_Data under study_
________________________________________

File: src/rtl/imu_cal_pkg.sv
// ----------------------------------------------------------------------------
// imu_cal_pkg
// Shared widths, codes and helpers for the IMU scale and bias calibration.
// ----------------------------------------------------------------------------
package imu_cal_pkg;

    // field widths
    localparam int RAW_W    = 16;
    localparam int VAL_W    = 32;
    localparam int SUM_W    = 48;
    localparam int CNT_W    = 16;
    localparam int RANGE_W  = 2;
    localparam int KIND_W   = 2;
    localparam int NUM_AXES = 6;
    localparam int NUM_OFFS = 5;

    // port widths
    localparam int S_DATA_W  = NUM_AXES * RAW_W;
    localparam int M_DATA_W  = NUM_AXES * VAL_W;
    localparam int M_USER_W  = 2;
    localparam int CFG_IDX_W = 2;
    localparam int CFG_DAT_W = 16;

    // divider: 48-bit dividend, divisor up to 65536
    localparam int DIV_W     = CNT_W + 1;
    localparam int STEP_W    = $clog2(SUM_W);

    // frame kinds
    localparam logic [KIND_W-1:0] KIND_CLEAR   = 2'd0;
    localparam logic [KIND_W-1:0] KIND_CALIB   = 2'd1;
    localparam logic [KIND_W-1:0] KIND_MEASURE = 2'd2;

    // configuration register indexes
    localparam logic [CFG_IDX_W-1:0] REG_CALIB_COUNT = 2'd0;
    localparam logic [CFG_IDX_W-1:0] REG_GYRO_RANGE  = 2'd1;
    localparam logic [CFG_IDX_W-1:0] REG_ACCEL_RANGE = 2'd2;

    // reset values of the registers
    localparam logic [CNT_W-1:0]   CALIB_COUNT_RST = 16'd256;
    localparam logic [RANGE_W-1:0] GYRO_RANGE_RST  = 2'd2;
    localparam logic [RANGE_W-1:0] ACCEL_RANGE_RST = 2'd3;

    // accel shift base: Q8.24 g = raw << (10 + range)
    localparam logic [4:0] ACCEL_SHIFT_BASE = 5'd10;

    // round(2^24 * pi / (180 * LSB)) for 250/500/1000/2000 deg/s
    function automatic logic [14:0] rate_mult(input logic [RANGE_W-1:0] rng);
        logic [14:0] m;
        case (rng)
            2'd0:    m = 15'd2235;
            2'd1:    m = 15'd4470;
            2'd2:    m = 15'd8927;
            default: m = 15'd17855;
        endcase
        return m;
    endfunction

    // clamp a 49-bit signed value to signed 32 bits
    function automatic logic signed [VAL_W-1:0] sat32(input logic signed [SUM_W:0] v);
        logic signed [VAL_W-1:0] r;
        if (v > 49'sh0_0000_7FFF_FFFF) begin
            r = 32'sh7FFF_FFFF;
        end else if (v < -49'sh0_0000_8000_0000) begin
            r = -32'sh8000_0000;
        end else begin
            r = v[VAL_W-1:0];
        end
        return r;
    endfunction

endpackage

________________________________________

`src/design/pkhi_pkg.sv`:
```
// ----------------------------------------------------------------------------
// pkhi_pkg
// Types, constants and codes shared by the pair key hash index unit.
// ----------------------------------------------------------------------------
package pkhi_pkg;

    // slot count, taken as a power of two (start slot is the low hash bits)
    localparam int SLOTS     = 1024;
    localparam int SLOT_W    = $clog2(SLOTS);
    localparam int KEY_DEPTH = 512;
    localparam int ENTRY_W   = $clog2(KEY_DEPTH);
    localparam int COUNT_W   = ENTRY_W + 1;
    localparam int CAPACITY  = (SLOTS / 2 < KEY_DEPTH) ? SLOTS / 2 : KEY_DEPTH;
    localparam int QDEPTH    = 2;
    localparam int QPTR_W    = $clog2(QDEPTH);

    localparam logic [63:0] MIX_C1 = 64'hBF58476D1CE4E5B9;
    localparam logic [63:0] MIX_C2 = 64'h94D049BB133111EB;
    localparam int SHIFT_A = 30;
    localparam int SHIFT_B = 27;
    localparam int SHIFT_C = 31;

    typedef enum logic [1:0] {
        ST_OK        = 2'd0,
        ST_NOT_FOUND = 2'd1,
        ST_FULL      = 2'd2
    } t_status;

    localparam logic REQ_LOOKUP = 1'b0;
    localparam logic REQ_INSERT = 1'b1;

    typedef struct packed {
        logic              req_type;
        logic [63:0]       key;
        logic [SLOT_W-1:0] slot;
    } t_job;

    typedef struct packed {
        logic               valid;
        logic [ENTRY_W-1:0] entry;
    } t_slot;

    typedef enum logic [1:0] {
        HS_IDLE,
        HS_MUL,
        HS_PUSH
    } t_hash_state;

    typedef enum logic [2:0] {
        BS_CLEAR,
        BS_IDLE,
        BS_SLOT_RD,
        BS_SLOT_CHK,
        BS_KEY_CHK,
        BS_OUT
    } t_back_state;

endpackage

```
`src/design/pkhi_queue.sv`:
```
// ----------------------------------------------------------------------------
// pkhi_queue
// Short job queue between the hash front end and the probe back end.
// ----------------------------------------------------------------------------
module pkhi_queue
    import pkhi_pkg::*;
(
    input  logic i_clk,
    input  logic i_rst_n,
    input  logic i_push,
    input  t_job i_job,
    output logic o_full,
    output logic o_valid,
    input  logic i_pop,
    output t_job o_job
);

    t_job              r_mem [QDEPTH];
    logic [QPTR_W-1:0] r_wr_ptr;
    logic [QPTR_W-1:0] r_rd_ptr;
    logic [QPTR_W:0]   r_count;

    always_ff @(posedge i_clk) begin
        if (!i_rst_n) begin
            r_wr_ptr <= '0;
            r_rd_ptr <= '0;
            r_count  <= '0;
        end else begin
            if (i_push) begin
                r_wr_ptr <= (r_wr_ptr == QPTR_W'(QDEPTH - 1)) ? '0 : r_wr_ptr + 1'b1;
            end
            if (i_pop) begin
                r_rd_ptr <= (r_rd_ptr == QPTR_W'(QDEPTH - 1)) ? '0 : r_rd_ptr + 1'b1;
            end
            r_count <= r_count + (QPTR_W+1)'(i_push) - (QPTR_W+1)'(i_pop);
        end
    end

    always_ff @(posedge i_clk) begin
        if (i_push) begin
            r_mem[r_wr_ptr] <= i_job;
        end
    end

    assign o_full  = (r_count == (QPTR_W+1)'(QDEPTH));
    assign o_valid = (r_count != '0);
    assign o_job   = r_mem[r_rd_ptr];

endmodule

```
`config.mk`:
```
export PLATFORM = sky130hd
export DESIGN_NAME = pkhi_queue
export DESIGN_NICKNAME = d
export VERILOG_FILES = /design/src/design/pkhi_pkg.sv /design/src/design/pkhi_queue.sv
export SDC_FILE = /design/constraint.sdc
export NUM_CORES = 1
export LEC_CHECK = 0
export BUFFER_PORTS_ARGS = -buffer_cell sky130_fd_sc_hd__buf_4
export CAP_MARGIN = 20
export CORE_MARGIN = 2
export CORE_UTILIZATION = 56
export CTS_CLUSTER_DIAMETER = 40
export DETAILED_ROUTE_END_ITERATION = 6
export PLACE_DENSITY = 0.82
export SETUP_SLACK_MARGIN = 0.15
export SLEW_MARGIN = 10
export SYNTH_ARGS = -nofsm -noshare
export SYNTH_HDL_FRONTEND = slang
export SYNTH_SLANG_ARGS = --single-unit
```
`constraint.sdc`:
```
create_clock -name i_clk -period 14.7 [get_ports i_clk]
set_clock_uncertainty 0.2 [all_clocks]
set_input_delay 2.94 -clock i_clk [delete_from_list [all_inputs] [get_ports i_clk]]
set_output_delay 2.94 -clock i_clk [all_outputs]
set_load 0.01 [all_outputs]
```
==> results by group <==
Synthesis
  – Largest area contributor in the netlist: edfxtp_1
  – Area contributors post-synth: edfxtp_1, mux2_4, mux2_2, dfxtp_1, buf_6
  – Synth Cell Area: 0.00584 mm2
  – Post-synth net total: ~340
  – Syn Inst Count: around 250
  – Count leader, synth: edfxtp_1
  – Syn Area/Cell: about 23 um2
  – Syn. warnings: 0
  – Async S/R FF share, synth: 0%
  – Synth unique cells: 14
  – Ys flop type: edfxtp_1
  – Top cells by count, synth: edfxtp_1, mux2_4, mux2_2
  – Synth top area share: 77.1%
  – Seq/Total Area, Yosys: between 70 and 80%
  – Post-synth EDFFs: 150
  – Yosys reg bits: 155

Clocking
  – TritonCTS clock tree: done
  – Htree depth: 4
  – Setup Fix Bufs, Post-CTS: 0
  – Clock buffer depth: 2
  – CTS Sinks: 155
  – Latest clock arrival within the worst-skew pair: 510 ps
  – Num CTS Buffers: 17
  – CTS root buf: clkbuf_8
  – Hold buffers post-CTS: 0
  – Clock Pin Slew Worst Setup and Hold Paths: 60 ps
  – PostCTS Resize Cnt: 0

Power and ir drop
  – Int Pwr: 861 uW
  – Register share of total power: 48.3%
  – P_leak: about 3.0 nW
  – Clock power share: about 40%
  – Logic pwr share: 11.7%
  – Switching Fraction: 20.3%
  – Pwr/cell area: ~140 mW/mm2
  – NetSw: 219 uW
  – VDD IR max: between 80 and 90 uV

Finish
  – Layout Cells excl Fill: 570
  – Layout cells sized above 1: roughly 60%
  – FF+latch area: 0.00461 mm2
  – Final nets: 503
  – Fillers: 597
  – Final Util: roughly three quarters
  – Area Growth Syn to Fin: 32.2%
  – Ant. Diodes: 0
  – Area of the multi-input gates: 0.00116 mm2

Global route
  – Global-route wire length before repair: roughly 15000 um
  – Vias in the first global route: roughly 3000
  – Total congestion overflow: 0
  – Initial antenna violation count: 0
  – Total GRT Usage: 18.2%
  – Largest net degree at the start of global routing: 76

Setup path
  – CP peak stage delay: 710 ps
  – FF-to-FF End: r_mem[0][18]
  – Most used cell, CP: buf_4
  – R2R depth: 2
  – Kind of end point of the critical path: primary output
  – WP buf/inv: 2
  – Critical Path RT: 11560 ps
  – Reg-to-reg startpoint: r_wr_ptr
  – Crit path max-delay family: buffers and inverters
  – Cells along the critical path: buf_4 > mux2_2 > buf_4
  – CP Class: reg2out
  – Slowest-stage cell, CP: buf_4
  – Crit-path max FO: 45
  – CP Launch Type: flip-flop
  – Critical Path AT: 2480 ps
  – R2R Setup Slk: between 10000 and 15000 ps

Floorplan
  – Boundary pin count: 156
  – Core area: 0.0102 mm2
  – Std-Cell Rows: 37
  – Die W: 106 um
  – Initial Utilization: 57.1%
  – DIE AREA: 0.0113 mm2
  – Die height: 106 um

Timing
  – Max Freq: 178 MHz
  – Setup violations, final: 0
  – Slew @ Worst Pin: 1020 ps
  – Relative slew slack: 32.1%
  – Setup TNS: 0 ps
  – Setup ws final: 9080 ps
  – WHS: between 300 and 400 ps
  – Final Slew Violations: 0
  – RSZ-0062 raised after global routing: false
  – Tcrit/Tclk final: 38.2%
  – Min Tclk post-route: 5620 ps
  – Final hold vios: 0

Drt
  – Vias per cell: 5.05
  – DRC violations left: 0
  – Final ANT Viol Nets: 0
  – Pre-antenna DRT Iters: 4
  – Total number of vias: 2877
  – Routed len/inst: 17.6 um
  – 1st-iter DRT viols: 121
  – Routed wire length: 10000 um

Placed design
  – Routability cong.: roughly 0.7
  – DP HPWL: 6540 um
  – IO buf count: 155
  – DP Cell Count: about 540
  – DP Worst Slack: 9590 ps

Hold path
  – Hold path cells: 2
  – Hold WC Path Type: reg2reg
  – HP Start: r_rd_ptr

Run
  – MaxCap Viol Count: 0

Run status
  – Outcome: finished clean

________________________________________

_Requirement_
In the listing above, find the line holding "80 and 90 uV" and the line holding "pin count: 156", then output those two lines and every line between them exactly.

_Response to this task_
  – VDD IR max: between 80 and 90 uV

Finish
  – Layout Cells excl Fill: 570
  – Layout cells sized above 1: roughly 60%
  – FF+latch area: 0.00461 mm2
  – Final nets: 503
  – Fillers: 597
  – Final Util: roughly three quarters
  – Area Growth Syn to Fin: 32.2%
  – Ant. Diodes: 0
  – Area of the multi-input gates: 0.00116 mm2

Global route
  – Global-route wire length before repair: roughly 15000 um
  – Vias in the first global route: roughly 3000
  – Total congestion overflow: 0
  – Initial antenna violation count: 0
  – Total GRT Usage: 18.2%
  – Largest net degree at the start of global routing: 76

Setup path
  – CP peak stage delay: 710 ps
  – FF-to-FF End: r_mem[0][18]
  – Most used cell, CP: buf_4
  – R2R depth: 2
  – Kind of end point of the critical path: primary output
  – WP buf/inv: 2
  – Critical Path RT: 11560 ps
  – Reg-to-reg startpoint: r_wr_ptr
  – Crit path max-delay family: buffers and inverters
  – Cells along the critical path: buf_4 > mux2_2 > buf_4
  – CP Class: reg2out
  – Slowest-stage cell, CP: buf_4
  – Crit-path max FO: 45
  – CP Launch Type: flip-flop
  – Critical Path AT: 2480 ps
  – R2R Setup Slk: between 10000 and 15000 ps

Floorplan
  – Boundary pin count: 156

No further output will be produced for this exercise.